You can make docker rootless. Normies do not do this however bevause they are fucking retards

I'm so so tired of "i'm fucking retarded and don't know how to use my computer right, so everyone else must be like me" /g/ ops

>ITT: webshits discover what linux namespaces are

>>108956429
>Do you have Docker installed on your computer?
No.

>>108956629
>because most people publishing images are complete retards.
And that right there is the reason. I have no desire to run an entire system's worth of yolo stitched together from questionable sources just to run some retard's "Works on my laptop!" node.js 3 liner that needs all this bullshit because the retard in question is unable to specify a minimum set of requirements for his garbage.

>>108960890
>quadlets
I'm not anti-sunnyD and was a docker-compose head, so these things spooked me once I read about them and had to use them to get my containers working.
I am now one week into my docker to podman switch and they have moved to just fine now.
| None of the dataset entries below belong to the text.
$ cat config.mk
export PLATFORM = sky130hd
export DESIGN_NAME = page_wr_buf
export DESIGN_NICKNAME = d
export VERILOG_FILES = /design/src/rtl/pwb_pkg.sv /design/src/rtl/pwb_addr_ctr.sv /design/src/rtl/pwb_latch.sv /design/src/rtl/pwb_commit_seq.sv /design/src/rtl/page_wr_buf.sv
export SDC_FILE = /design/constraint.sdc
export NUM_CORES = 1
export LEC_CHECK = 0
export BUFFER_PORTS_ARGS = -buffer_cell sky130_fd_sc_hd__buf_4
export CAP_MARGIN = 20
export CORE_MARGIN = 2
export CORE_UTILIZATION = 53
export CTS_CLUSTER_SIZE = 16
export DETAILED_ROUTE_END_ITERATION = 10
export GPL_ROUTABILITY_DRIVEN = 0
export PLACE_DENSITY = 0.74
export SYNTH_ARGS = -nofsm -noshare
export SYNTH_HDL_FRONTEND = slang
export SYNTH_SLANG_ARGS = --single-unit
$ cat constraint.sdc
create_clock -name clk -period 3.85 [get_ports clk]
set_input_delay 0.385 -clock clk [delete_from_list [all_inputs] [get_ports clk]]
set_output_delay 0.385 -clock clk [all_outputs]
set_load 0.03 [all_outputs]
$ cat src/rtl/pwb_pkg.sv
package pwb_pkg;
  typedef enum logic [1:0] {
    SEQ_IDLE = 2'd0,
    SEQ_SCAN = 2'd1,
    SEQ_LAST = 2'd2
  } seq_st_t;
endpackage

$ cat src/rtl/pwb_addr_ctr.sv
module pwb_addr_ctr #(
  parameter int ADDR_W = 17,
  parameter int OFF_W  = 7
) (
  input  logic                    clk,
  input  logic                    rst,
  input  logic                    load,
  input  logic [ADDR_W-1:0]       load_addr,
  input  logic                    step,
  output logic [ADDR_W-OFF_W-1:0] page_o,
  output logic [OFF_W-1:0]        off_o
);
  localparam int PAGE_W = ADDR_W - OFF_W;

  always_ff @(posedge clk) begin
    if (rst) begin
      page_o <= '0;
      off_o  <= '0;
    end else if (load) begin
      page_o <= load_addr[ADDR_W-1:OFF_W];
      off_o  <= load_addr[OFF_W-1:0];
    end else if (step) begin
      off_o  <= off_o + OFF_W'(1);
    end
  end

  a_r4_page_held: assert property (@(posedge clk) disable iff (rst)
    !load |=> page_o == $past(page_o));
endmodule

$ cat src/rtl/pwb_latch.sv
module pwb_latch #(
  parameter int DATA_W     = 8,
  parameter int PAGE_BYTES = 128,
  parameter int OFF_W      = $clog2(PAGE_BYTES)
) (
  input  logic              clk,
  input  logic              rst,
  input  logic              wr_en,
  input  logic [OFF_W-1:0]  wr_off,
  input  logic [DATA_W-1:0] wr_data,
  input  logic              rd_en,
  input  logic [OFF_W-1:0]  rd_off,
  input  logic              clr,
  output logic [DATA_W-1:0] rd_data_o,
  output logic              rd_vld_o
);
  logic [DATA_W-1:0]     store [PAGE_BYTES];
  logic [PAGE_BYTES-1:0] mask;

  always_ff @(posedge clk) begin
    if (wr_en) store[wr_off] <= wr_data;
    rd_data_o <= store[rd_off];
  end

  always_ff @(posedge clk) begin
    if (rst) begin
      mask     <= '0;
      rd_vld_o <= 1'b0;
    end else begin
      if (clr) mask <= '0;
      else if (wr_en) mask[wr_off] <= 1'b1;
      rd_vld_o <= rd_en & mask[rd_off];
    end
  end

  a_r7_mask_cleared: assert property (@(posedge clk) disable iff (rst)
    clr |=> mask == '0);
  a_r8_mask_hold: assert property (@(posedge clk) disable iff (rst)
    !wr_en && !clr |=> mask == $past(mask));
endmodule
Still miss compose files ngl but getting used to quadlets.

>>108956503
>>108957089
>the docs
The fucking package should be clear on this you evil kikes, why do you force everyone to use it and then say BUT LE FINE PRINT! It stopped being funny or interesting 100 years ago.

>>108956429
Is there a single person who installed docker but didn’t realize it’s a superuser? It screams at you twice. Even third party services that use doxker like winboat scream at you that it’s a su account.
It’s like bitching that the root account you made has root. No shit?

>>108957443
He uses cgroups and namespaces directly like a hackerman